The Facts on Arming Teachers
Earlier in the month, both Florida and Texas passed legislation to allow for a greater number of teachers to be armed. Florida and Texas both experienced school shootings last year (Majory Stoneman Douglas High School in Florida, and Santa Fe High School in Texas), leading to debates in both states over whether or not arming teachers could prevent such tragedies.
While there previously has been debate over armed school security, arming teachers aims to solve some imperfections with armed security more broadly. As we learned from the Stoneman Douglas shooting, it is possible that security will be negligent of their duties in a time of crisis. And at Santa Fe there was armed security – so the shooter simply began his massacre in a part of the school where the easily identifiable security guards were not present. The debate over arming teachers is different because no student would know which teachers are armed, and thus no potential shooter would know which areas of the school to avoid – or know which armed officers to target first.
And to clear up some semantics, the “arming teachers” debate isn’t literally about “arming teachers.” An “arming teachers” policy would only affect teachers who have experience with firearms (and a concealed carry permit) that allows them to concealed carry their weapons practically everywhere – except their place of employment, where they spent the majority of their waking hours.
While often characterized as as “insane” idea from the Left, there are already 20 states that allow teachers and other school staff to concealed carry on school grounds. In Ohio alone there are over 200 school districts that allow teachers to carry guns (where an estimated 10-12% carry). In Texas 30% of school districts (315) already allowed for armed teachers before this recent legislation.
If arming teachers were a crazy idea, certainly there would be mountains of evidence of it going awry, wouldn’t there? The Crime Prevention Research Center (CPRC) studied school districts that allow for armed teachers and staff from 2000-2018, and the consequences have yet to be seen.
Reviewing the Evidence
The objections to arming teachers are relatively straightforward, with the alleged potential consequences including teachers becoming more aggressive with students, students attempting to steal a teacher’s gun, or teachers accidentally shooting innocent bystanders in the event they do need to discharge their weapon (as if being unarmed is preferable in that scenario).
Another talking point I commonly hear is that we don’t pay teachers enough to be armed. Do these people think all concealed carry permit holders should be financially compensated? I doubt it.

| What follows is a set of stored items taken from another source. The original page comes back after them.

[config.mk]
export PLATFORM = sky130hd
export DESIGN_NAME = rsqrt_seed
export DESIGN_NICKNAME = d
export VERILOG_FILES = /design/src/rtl/rsqrt_seed_pkg.sv /design/src/rtl/rsqrt_seed_classify.sv /design/src/rtl/rsqrt_seed_expgen.sv /design/src/rtl/rsqrt_seed_lut.sv /design/src/rtl/rsqrt_seed.sv
export SDC_FILE = /design/constraint.sdc
export NUM_CORES = 1
export LEC_CHECK = 0
export ABC_AREA = 1
export BUFFER_PORTS_ARGS = -buffer_cell sky130_fd_sc_hd__buf_4
export CORE_UTILIZATION = 54
export DETAILED_ROUTE_END_ITERATION = 16
export HOLD_SLACK_MARGIN = 0.12
export PLACE_DENSITY_LB_ADDON = 0.2
export SLEW_MARGIN = 15
export SYNTH_ARGS = -nofsm -noshare
export SYNTH_HDL_FRONTEND = slang
export SYNTH_SLANG_ARGS = --single-unit
[constraint.sdc]
create_clock -name clk -period 2 [get_ports clk]
set_input_delay 0.2 -clock clk [delete_from_list [all_inputs] [get_ports clk]]
set_output_delay 0.2 -clock clk [all_outputs]
set_load 0.01 [all_outputs]
[src/rtl/rsqrt_seed_pkg.sv]
`timescale 1ns/1ps
package rsqrt_seed_pkg;

   typedef enum logic [2:0] {
      OPC_NORM_POS = 3'd0,
      OPC_ANY_NAN  = 3'd1,
      OPC_TINY     = 3'd2,
      OPC_NEGATIVE = 3'd3,
      OPC_POS_INF  = 3'd4
   } opnd_class_e;

   localparam int SEED_IDX_W = 7;
   localparam int SEED_VAL_W = 8;

   // Upper member of each adjacent entry pair; the lower member is one less.
   localparam logic [7:0] PAIR_HEAD [64] = '{
      8'd253, 8'd245, 8'd239, 8'd231, 8'd225, 8'd217, 8'd211, 8'd205,
      8'd201, 8'd195, 8'd189, 8'd185, 8'd179, 8'd175, 8'd169, 8'd165,
      8'd161, 8'd157, 8'd153, 8'd149, 8'd145, 8'd141, 8'd137, 8'd133,
      8'd131, 8'd127, 8'd123, 8'd121, 8'd117, 8'd115, 8'd111, 8'd109,
      8'd103, 8'd99,  8'd93,  8'd89,  8'd83,  8'd79,  8'd75,  8'd71,
      8'd67,  8'd63,  8'd59,  8'd55,  8'd53,  8'd49,  8'd45,  8'd43,
      8'd39,  8'd37,  8'd33,  8'd31,  8'd27,  8'd25,  8'd23,  8'd19,
      8'd17,  8'd15,  8'd13,  8'd11,  8'd9,   8'd7,   8'd5,   8'd3
   };

   function automatic logic [SEED_VAL_W-1:0] seed_lookup(input logic [SEED_IDX_W-1:0] idx);
      seed_lookup = PAIR_HEAD[idx[SEED_IDX_W-1:1]] - {{(SEED_VAL_W-1){1'b0}}, idx[0]};
   endfunction

endpackage

[src/rtl/rsqrt_seed_classify.sv]
`timescale 1ns/1ps
module rsqrt_seed_classify
   import rsqrt_seed_pkg::*;
#(
   parameter int EXP_W  = 8,
   parameter int FRAC_W = 23,
   localparam int WORD_W = 1 + EXP_W + FRAC_W
) (
   input  logic [WORD_W-1:0] opnd,
   output opnd_class_e       opnd_class,
   output logic              flag_invalid
);
   logic              sgn;
   logic [EXP_W-1:0]  bexp;
   logic [FRAC_W-1:0] frac;
   logic              exp_all_one, exp_all_zero, frac_nonzero, is_nan, is_snan;

   assign sgn  = opnd[WORD_W-1];
   assign bexp = opnd[WORD_W-2 -: EXP_W];
   assign frac = opnd[FRAC_W-1:0];

   assign exp_all_one  = &bexp;
   assign exp_all_zero = ~|bexp;
   assign frac_nonzero = |frac;
   assign is_nan       = exp_all_one & frac_nonzero;
   assign is_snan      = is_nan & ~frac[FRAC_W-1];

   always_comb begin
      if (is_nan)            opnd_class = OPC_ANY_NAN;
      else if (exp_all_zero) opnd_class = OPC_TINY;
      else if (sgn)          opnd_class = OPC_NEGATIVE;
      else if (exp_all_one)  opnd_class = OPC_POS_INF;
      else                   opnd_class = OPC_NORM_POS;
   end

   assign flag_invalid = is_snan | (opnd_class == OPC_NEGATIVE);
endmodule

[src/rtl/rsqrt_seed_expgen.sv]
`timescale 1ns/1ps
module rsqrt_seed_expgen #(
   parameter int               EXP_W    = 8,
   parameter logic [EXP_W-1:0] EXP_BASE = 8'hBD
) (
   input  logic [EXP_W-1:0] biased_exp,
   output logic [EXP_W-1:0] seed_exp,
   output logic             dec_parity
);
   logic [EXP_W-1:0] exp_dec;

   assign exp_dec    = biased_exp - {{(EXP_W-1){1'b0}}, 1'b1};
   assign dec_parity = exp_dec[0];
   assign seed_exp   = EXP_BASE - {1'b0, exp_dec[EXP_W-1:1]};
endmodule

[src/rtl/rsqrt_seed_lut.sv]
`timescale 1ns/1ps
module rsqrt_seed_lut
   import rsqrt_seed_pkg::*;
#(
   parameter int IDX_W  = 7,
   parameter int SEED_W = 8
) (
   input  logic [IDX_W-1:0]  idx,
   output logic [SEED_W-1:0] seed
);
   generate
      if (IDX_W == SEED_IDX_W && SEED_W == SEED_VAL_W) begin : g_fixed_table
         assign seed = seed_lookup(idx);
      end else begin : g_bad_shape
         $error("rsqrt_seed_lut: only a 7-bit index and 8-bit entries are supported");
         assign seed = '0;
      end
   endgenerate
endmodule

[src/rtl/rsqrt_seed.sv]
`timescale 1ns/1ps
module rsqrt_seed
   import rsqrt_seed_pkg::*;
#(
   parameter int               EXP_W          = 8,
   parameter int               FRAC_W         = 23,
   parameter int               IDX_FRAC_BITS  = 6,
   parameter int               SEED_W         = 8,
   parameter logic [EXP_W-1:0] SEED_EXP_BASE  = 8'hBD,
   parameter bit               STICKY_INVALID = 1'b1,
   localparam int              WORD_W         = 1 + EXP_W + FRAC_W
) (
   input  logic              clk,
   input  logic              rst_n,
   input  logic              in_valid,
   input  logic [WORD_W-1:0] in_operand,
   output logic              out_valid,
   output logic [WORD_W-1:0] out_seed,
   output logic              out_invalid,
   output logic              out_summary
);
   localparam int IDX_W  = IDX_FRAC_BITS + 1;
   localparam int ZPAD_W = FRAC_W - SEED_W;
   localparam logic [WORD_W-1:0] QUIET_NAN_ENC = {1'b0, {EXP_W{1'b1}}, 1'b1, {(FRAC_W-1){1'b0}}};
   localparam logic [WORD_W-1:0] NEG_OPND_ENC  = QUIET_NAN_ENC | WORD_W'(4);

   generate
      if (FRAC_W <= SEED_W || FRAC_W < IDX_FRAC_BITS + 3 || EXP_W < 3) begin : g_bad_widths
         $error("rsqrt_seed: fraction must exceed seed width and exponent needs 3+ bits");
      end
   endgenerate

   opnd_class_e       opnd_class;
   logic              flag_invalid;
   logic [EXP_W-1:0]  seed_exp;
   logic              dec_parity;
   logic [IDX_W-1:0]  tbl_idx;
   logic [SEED_W-1:0] tbl_val;
   logic [WORD_W-1:0] seed_next;

   rsqrt_seed_classify #(.EXP_W(EXP_W), .FRAC_W(FRAC_W)) u_classify (
      .opnd         (in_operand),
      .opnd_class   (opnd_class),
      .flag_invalid (flag_invalid)
   );

   rsqrt_seed_expgen #(.EXP_W(EXP_W), .EXP_BASE(SEED_EXP_BASE)) u_expgen (
      .biased_exp (in_operand[WORD_W-2 -: EXP_W]),
      .seed_exp   (seed_exp),
      .dec_parity (dec_parity)
   );

   assign tbl_idx = {dec_parity, in_operand[FRAC_W-1 -: IDX_FRAC_BITS]};

   rsqrt_seed_lut #(.IDX_W(IDX_W), .SEED_W(SEED_W)) u_lut (
      .idx  (tbl_idx),
      .seed (tbl_val)
   );

   always_comb begin
      unique case (opnd_class)
         OPC_ANY_NAN:  seed_next = QUIET_NAN_ENC;
         OPC_TINY:     seed_next = {in_operand[WORD_W-1], {EXP_W{1'b1}}, {FRAC_W{1'b0}}};
         OPC_NEGATIVE: seed_next = NEG_OPND_ENC;
         OPC_POS_INF:  seed_next = '0;
         default:      seed_next = {in_operand[WORD_W-1], seed_exp, tbl_val, {ZPAD_W{1'b0}}};
      endcase
   end

   always_ff @(posedge clk or negedge rst_n) begin
      if (!rst_n) begin
         out_valid   <= 1'b0;
         out_seed    <= '0;
         out_summary <= 1'b0;
      end else begin
         out_valid <= in_valid;
         if (in_valid) begin
            out_seed    <= seed_next;
            out_summary <= flag_invalid;
         end
      end
   end

   generate
      if (STICKY_INVALID) begin : g_inv_sticky
         always_ff @(posedge clk or negedge rst_n) begin
            if (!rst_n)                       out_invalid <= 1'b0;
            else if (in_valid && flag_invalid) out_invalid <= 1'b1;
         end
      end else begin : g_inv_per_op
         always_ff @(posedge clk or negedge rst_n) begin
            if (!rst_n)        out_invalid <= 1'b0;
            else if (in_valid) out_invalid <= flag_invalid;
         end
      end
   endgenerate
endmodule

==> results.txt, run 1 <==
Run status: completed
Synth cell types: 30
First-pass GRT wire length: 7550 um
Fin Setup TNS: 0 ns
Synth area leaders: dfrtp_1, nand2_1, ha_1
EDFF count, synth: 0
CTS tree: built
Slowest cell on the critical path: dlygate4sd3_1
Layout Nets: 389
Die ar.: 3700 sq um
RSZ-0062 raised after global routing: false
Register bit total from synthesis: 21
Syn. warnings: 0
Die Width: 60.8 um
Layout cells sized above 1: 0.193
All-Layer GR Usage: 0.269
Bufs and invs on worst path: 3
RD Place Congestion: 0.969
Slew @ Worst Pin: 0.530 ns
Vias per inst: 5.25
Final Hold Vio Count: 0
Synthesized area: 1870 sq um
Worst path cell trace: dlygate4sd3_1 -> buf_4 -> inv_1 -> nor2_1 -> nand3_1 -> nand2_1
FF+latch area: 526 sq um
Multi-input logic area: 1150 sq um
Worst Skew: 0 ns
Worst Setup End Kind: flip-flop
Leak: 1.20 nW
Final HPWL DP: 3620 um
Sequential fraction of the synthesis area: 0.282
F_max: 611 MHz
Hold WC Path Type: in -> reg
PwrDens: 473 nW/um^2
Vias in the first global route: 1722
Crit path time final: 1.64 ns
FF-to-FF setup slack: 1.26 ns
DR pass1 iterations: 5
Max_cap viols: 0
Share of Yosys cell area claimed by the top area cell type: 0.282
Final setup violation count: 0
Drt initial violations: 169
Synth area leader: dfrtp_1
Grt ovf: 0
CP Class: in -> reg
Final WL: 4580 um
Clk buf depth: 2
Initial Util: 0.592
Largest net degree at the start of global routing: 22
Clock transition at path regs: 0.11 ns
Ports: 70
Cts bufs inserted: 3
Critical Path RT: 2.24 ns
Antenna Cells: 0
Crit path max-delay family: buffers and inverters
P&R area growth vs syn: 23.1%
Critical-path maximum fanout: 15
CTS Root Cell: clkbuf_4
Slew Viols, Final: 0
Fill cells: 290
Ys flop type: dfrtp_1
Initial antenna violation count: 0
Tcrit/Tclk final: 0.818
Sink Count: 21
Post-Syn Instances: 289
Post-route DRC: 0
CP Data Arrival Time: 1.88 ns
Core Area: 3150 sq um
Asr flop ratio synth: 1.00
Core Rows: 20
Routed wirelength normalized by instance count: 11.9 um
DIE HEIGHT: 60.8 um
Input/output buffers: 55
Post-synth top cells: nand2_1, nor2_1, nand3_1, o21ai_0, inv_1
Worst skew pair latency: 0.30 ns
Via count: 2026
Clock H-tree levels: 1
Worst hold slack: 0.158 ns
Synthesized area per cell: 6.46 sq um
Largest stage delay, worst path: 0.53 ns
Most common cell in the netlist: nand2_1
Startpoint Class: input pin
Worst vdd ir: 226 uV
Slew margin rel.: 0.642
Final antenna-violating net count: 0
[registers in the layout (all words and copies together), names as in the netlist]
name         cells
out_seed        18
out_invalid      1
out_valid        1
out_summary      1
[logic make-up after synthesis]
logic type               synth area share
AND/OR/NAND/NOR                     0.341
flip-flops                          0.281
other                             0.00201
XOR/XNOR                           0.0141
adder cells (fa/ha/maj)            0.0737
buffers and inverters               0.127
AO/OA/AOI/OAI                       0.161
[tightest hold or removal path: cells and delay by family]
family	cells	cell delay [ns]
AND/OR/NAND/NOR	2	0.14
buffers and inverters	1	0.09
[area by class of cell]
type                       instances  share of cell area
multi-input combinational        234               0.502
tap                               44              0.0240
inverter                          25              0.0408
clock buffer                       4              0.0114
timing repair buffer              58               0.193
sequential                        21               0.229
[path summary, 6_finish.rpt]
path / cells after the start / end / start
min in group asynchronous: 2 / out_invalid / rst_n
min: 3 / out_seed[31] / in_operand[31]
min reg2reg: 2 / out_invalid / out_invalid
max: 6 / out_seed[17] / in_valid
max reg2reg: 1 / out_seed[2] / out_seed[2]
max in group asynchronous: 2 / out_seed[16] / rst_n
[power by group]
group,switching (mW),total (mW),internal [mW]
sequential,0.0238,0.486,0.463
combinational,0.231,0.404,0.174
clock,0.117,0.195,0.0778
[layout by cell type, fill, tap and decap left out, types with 4 or more instances in the layout]
cell type | netlist | routed
a21oi_1 | 19 | 19
buf_4 | 14 | 55
conb_1 | 1 | 14
dfrtp_1 | 21 | 21
ha_1 | 11 | 11
inv_1 | 23 | 23
nand2_1 | 79 | 79
nand3_1 | 25 | 25
nand4_1 | 4 | 4
nor2_1 | 35 | 35
o21ai_0 | 24 | 24
[per-layer routing]
metal	wire length [um]	vias to the layer above	global-route usage
li1	-	1024	-
met1	2070	905	0.382
met2	2170	91	0.433
met3	304	6	0.0213
met4	36	0	0.0877
met5	0	-	0
[per-stage QoR]
stage	area, sq um	instances	util	setup slack, ns	power, mW
after detailed placement	2240	379	0.711	0.116	0.889
after floorplan	1920	302	-	0.304	0.732
final	2300	386	0.729	0.364	1.09
after CTS	2300	386	0.729	0.423	1.08
after global routing	2300	386	0.729	0.242	1.16
after global placement	2240	379	0.711	0.211	0.879
[timing repair]
item	CTS	global route
hold buffers	3	0
endpoints found under the hold margin	23	0
setup endpoints to repair	0	0
setup buffers	0	0
resized for setup	0	0
Power figures use the tool's default switching activity.
==> run 2: changes to the inputs <==
--- a/config.mk
+++ b/config.mk
@@ -7,7 +7,7 @@
 export LEC_CHECK = 0
 export ABC_AREA = 1
 export BUFFER_PORTS_ARGS = -buffer_cell sky130_fd_sc_hd__buf_4
-export CORE_UTILIZATION = 54
+export CORE_UTILIZATION = 50
 export DETAILED_ROUTE_END_ITERATION = 16
 export HOLD_SLACK_MARGIN = 0.12
 export PLACE_DENSITY_LB_ADDON = 0.2
==> constraint.sdc (replaced) <==
create_clock -name clk -period 1.6 [get_ports clk]
set_input_delay 0.16 -clock clk [delete_from_list [all_inputs] [get_ports clk]]
set_output_delay 0.16 -clock clk [all_outputs]
set_load 0.01 [all_outputs]
==> run 2 against run 1 <==
Non-clock buffer count rose by 18; wire length grew 1.0%; cell area rose by 7.4%; critical path depth is 2 higher; global-route usage is 1.4 points lower; clock skew unchanged; first-iteration DRC count is 17% lower; largest cell class unchanged; critical endpoint is now out_seed[26]; highest routed layer unchanged; register-to-register slack lost 0.38 ns; count of clock-buffer cells in the layout unchanged; sequential share of layout area down 1.6 points; flip-flop and latch count unchanged.
==> results.txt, run 2 (synthesis results as in run 1) <==
PwrDens: 599 nW/um^2
Total power: 1.48 mW
P&R area growth vs syn: 32.1%
DR pass1 iterations: 5
Most frequent cells in the layout: nand2_1, buf_4, nor2_1
Sink Count: 21
Reg with most FFs: out_seed
Vias per inst: 5.10
Crit path time final: 1.47 ns
Antenna Cells: 0
Worst skew pair latency: 0.25 ns
Max_cap viols: 0
CTS tree: built
Clock transition at path regs: 0.07 ns
Fill cells: 311
Clk buf depth: 2
Die Width: 63.1 um
Die ar.: 3980 sq um
Critical Path RT: 1.74 ns
Clock H-tree levels: 1
Multi-input logic area: 1170 sq um
CP Class: in -> reg
Worst vdd ir: 344 uV
FF+latch area: 526 sq um
Origin of the critical flop-to-flop path: out_seed[2]
Via count: 2071
Leak: 1.29 nW
Cts bufs inserted: 3
DIE HEIGHT: 63.1 um
Hold WC Path Type: in -> reg
Tcrit/Tclk final: 0.918
Layout cells sized above 1: 0.244
Routed wirelength normalized by instance count: 11.4 um
Commonest non-fill, non-tap cell in the layout: nand2_1
Core Rows: 21
R2r worst-path depth: 1
Initial Util: 0.538
Startpoint Class: input pin
Setup WS post-layout: 0.131 ns
Final antenna-violating net count: 0
All-Layer GR Usage: 0.254
Vias in the first global route: 1859
Drt initial violations: 140
RD Place Congestion: 0.920
RSZ-0062 raised after global routing: true
Worst reg2reg endpoint: out_seed[2]
Worst Setup End Kind: flip-flop
Post-route DRC: 0
Largest register FFs: 18
Core Area: 3470 sq um
First-pass GRT wire length: 8200 um
Hold path depth: 1
Worst hold start: in_valid
Final setup violation count: 0
F_max: 681 MHz
Critical-path maximum fanout: 8
CP Data Arrival Time: 1.60 ns
Ports: 70
Dpl ws: -0.0193 ns
Final HPWL DP: 3710 um
CTS Root Cell: clkbuf_8
Worst Skew: 0 ns
FF-to-FF setup slack: 0.88 ns
Slew Viols, Final: 0
Run status: completed
Input/output buffers: 55
Layout Nets: 407
Initial antenna violation count: 0
Largest net degree at the start of global routing: 22
Grt ovf: 0
Final Hold Vio Count: 0
Hold Crit Endpoint: out_valid
Final WL: 4620 um
run 2: cell types whose count changed in the layout (fill, tap and decap cells not counted), sizes merged:
cell / previous run / this run
buf: 55 / 74
dlygate4sd3: 3 / 2
run 2: per-layer routing:
metal,up-vias,part of all wire,track usage
met3,6,0.060,0.0181
met5,-,0,0
li1,1056,-,-
met2,94,0.47,0.409
met4,0,0.015,0.0727
met1,915,0.46,0.364
run 2: repair_timing:
item,CTS,global route
resized for setup,0,1
endpoints found under the setup margin,0,10
endpoints found under the hold margin,22,0
buffers inserted,0,0
hold buffers,2,0
run 2: layout make-up:
class,instances,area share
clock buffer,4,0.0183
tap,46,0.0233
multi-input combinational,234,0.474
timing repair buffer,76,0.233
sequential,21,0.213
inverter,25,0.0381
run 2: worst max-delay path by stage:
stage / start / to / depth (start not counted)
floorplan: in_operand[23] / out_seed[28] / 11
global placement: in_operand[23] / out_seed[28] / 11
detailed placement: in_operand[23] / out_seed[28] / 11
CTS: in_operand[17] / out_summary / 9
global route: in_operand[17] / out_summary / 9
finish: in_operand[17] / out_seed[26] / 8
run 2: report_power, final:
group / internal, mW / switching, mW
sequential: 0.579 / 0.0295
clock: 0.177 / 0.158
combinational: 0.244 / 0.290
run 2: stage by stage:
| step | utilization | cells | cell area, sq um | hold slack, ns | setup TNS (ns) |
|---|---|---|---|---|---|
| finish | 0.711 | 406 | 2470 | 0.136 | 0 |
| global route | 0.711 | 406 | 2470 | 0.131 | -0.0421 |
| CTS | 0.710 | 406 | 2460 | 0.130 | 0 |
| detailed placement | 0.691 | 400 | 2400 | 0.0496 | -0.0193 |
| global placement | 0.691 | 400 | 2400 | 0.0503 | 0 |
| floorplan | - | 302 | 1930 | -0.136 | 0 |
run 2: critical path, cell delays in order:
cell	delay (ns)
dlygate4sd3_1	0.54
buf_4	0.14
nor3_2	0.13
nand4_1	0.13
nand2_1	0.12
nand2_1	0.09
nor2_4	0.20
a21oi_1	0.10
==> run 3: changes to the inputs <==
--- a/config.mk
+++ b/config.mk
@@ -7,10 +7,10 @@
 export LEC_CHECK = 0
 export ABC_AREA = 1
 export BUFFER_PORTS_ARGS = -buffer_cell sky130_fd_sc_hd__buf_4
-export CORE_UTILIZATION = 50
+export CORE_UTILIZATION = 54
 export DETAILED_ROUTE_END_ITERATION = 16
 export HOLD_SLACK_MARGIN = 0.12
-export PLACE_DENSITY_LB_ADDON = 0.2
+export PLACE_DENSITY = 0.87
 export SLEW_MARGIN = 15
 export SYNTH_ARGS = -nofsm -noshare
 export SYNTH_HDL_FRONTEND = slang
==> constraint.sdc (replaced) <==
create_clock -name clk -period 1.7 [get_ports clk]
set_input_delay 0.17 -clock clk [delete_from_list [all_inputs] [get_ports clk]]
set_output_delay 0.17 -clock clk [all_outputs]
set_load 0.01 [all_outputs]
==> run 3 against run 2 <==
Final cell count is 2.7% lower; count of clock-buffer cells in the layout unchanged; sequential share of layout area up 0.91 points; clock skew unchanged; register-to-register slack improved by 0.06 ns; clock power decreased by 33%; hold slack got worse by 0.0098 ns; global-route usage grew 1.6 points; non-clock buffer count is 9 lower; critical path depth stayed put; sequential power decreased by 6.1%; via count decreased by 1.1%.
==> results.txt, run 3 (synthesis results as in run 1) <==
Run status: completed
Final WL: 4510 um
Sink Count: 21
RSZ-0062 raised after global routing: false
F_max: 664 MHz
Post-route DRC: 0
Most frequent cells in the layout: nand2_1, buf_4, nor2_1
Final antenna-violating net count: 0
Multi-input logic area: 1150 sq um
DIE HEIGHT: 60.8 um
Clk buf depth: 2
Layout cells sized above 1: 0.214
Hold-fix buffers, CTS: 3
FF+latch area: 526 sq um
Leak: 1.24 nW
Antenna Cells: 0
P&R area growth vs syn: 26.7%
Crit path time final: 1.51 ns
Die ar.: 3700 sq um
Final Instance Area: 2360 sq um
CP Data Arrival Time: 1.69 ns
# resized after CTS: 0
Post-Layout Cell Count: 395
Slew Viols, Final: 0
Vias per inst: 5.19
Core Area: 3150 sq um
Fin Setup TNS: 0 ns
Via count: 2049
Clock H-tree levels: 1
CTS tree: built
Worst Skew: 0 ns
Routed wirelength normalized by instance count: 11.4 um
Drt initial violations: 68
CTS Root Cell: clkbuf_4
Ports: 70
Final Hold Vio Count: 0
Worst skew pair latency: 0.29 ns
Post-CTS setup-driven buffer insertion count: 0
Final HPWL DP: 3600 um
Max_cap viols: 0
Worst Setup End Kind: flip-flop
Layout Nets: 398
Die Width: 60.8 um
Clock transition at path regs: 0.10 ns
Input/output buffers: 55
Commonest non-fill, non-tap cell in the layout: nand2_1
CP Class: in -> reg
Critical-path maximum fanout: 8
Initial antenna violation count: 0
Largest net degree at the start of global routing: 22
Final setup violation count: 0
Hold WC Path Type: in -> reg
Worst vdd ir: 258 uV
Largest register FFs: 18
Dpl ws: 0.0389 ns
Critical Path RT: 1.88 ns
Initial Util: 0.592
DR pass1 iterations: 4
Tcrit/Tclk final: 0.886
Dpl cell area: 2310 sq um
Placed Instances: 388
Setup WS post-layout: 0.194 ns
Cts bufs inserted: 3
Util after Layout: 0.750
Startpoint Class: input pin
Core Rows: 20
PwrDens: 542 nW/um^2
First-pass GRT wire length: 7570 um
Reg with most FFs: out_seed
Fill cells: 279
Vias in the first global route: 1829
Grt ovf: 0
RD Place Congestion: 0.927
All-Layer GR Usage: 0.270
run 3: final cells by class:
class	instances	area share
Multi-Input combinational cell	234	0.488
Inverter	25	0.0397
Clock buffer	4	0.0111
Tap cell	44	0.0233
Timing Repair Buffer	67	0.216
Sequential cell	21	0.222
run 3: report_power, final:
part           switching [mW]  internal, mW
clock network           0.132        0.0914
registers              0.0269         0.544
logic                   0.269         0.217
total                   0.428         0.853
run 3: critical path: stages:
cell and delay, ns:
dlygate4sd3_1 0.54, buf_4 0.13, nor3_1 0.17, nand4_1 0.14
nand2_1 0.14, nand2_1 0.10, nor2_4 0.20, a21oi_1 0.11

Luckily these objections are bunk, as a review of the evidence from the CPRC has found. Among all schools from 2000-2018 there were 306 gunshots on school property, with 188 involving a death or injury, and 48 being suicides. Firearm related deaths are rising at schools, but of course that needs to be put in the national context that one is 800 times more likely to be killed by a gunshot wound outside of a school than inside one.
Regardless, there is one category of schools that have zero deaths from firearms when school was in session – and it’s those schools who allow teachers to carry.
But what of unintended consequences, such as a teacher accidentally discharging a weapon, or having one stolen? According to the CPRC:
Only one accidental discharge by a permit holder on K-12 property occurred. It occurred in Utah in November 2014 and resulted in only a very minor injury. A teacher discharged her gun in a faculty bathroom after school hours, and she was slightly injured when fragments from the toilet struck her. A few other accidents have occurred during firearm training classes held outside of school hours. There has never been a case of a student getting a hold of a teacher’s or school staffer’s gun.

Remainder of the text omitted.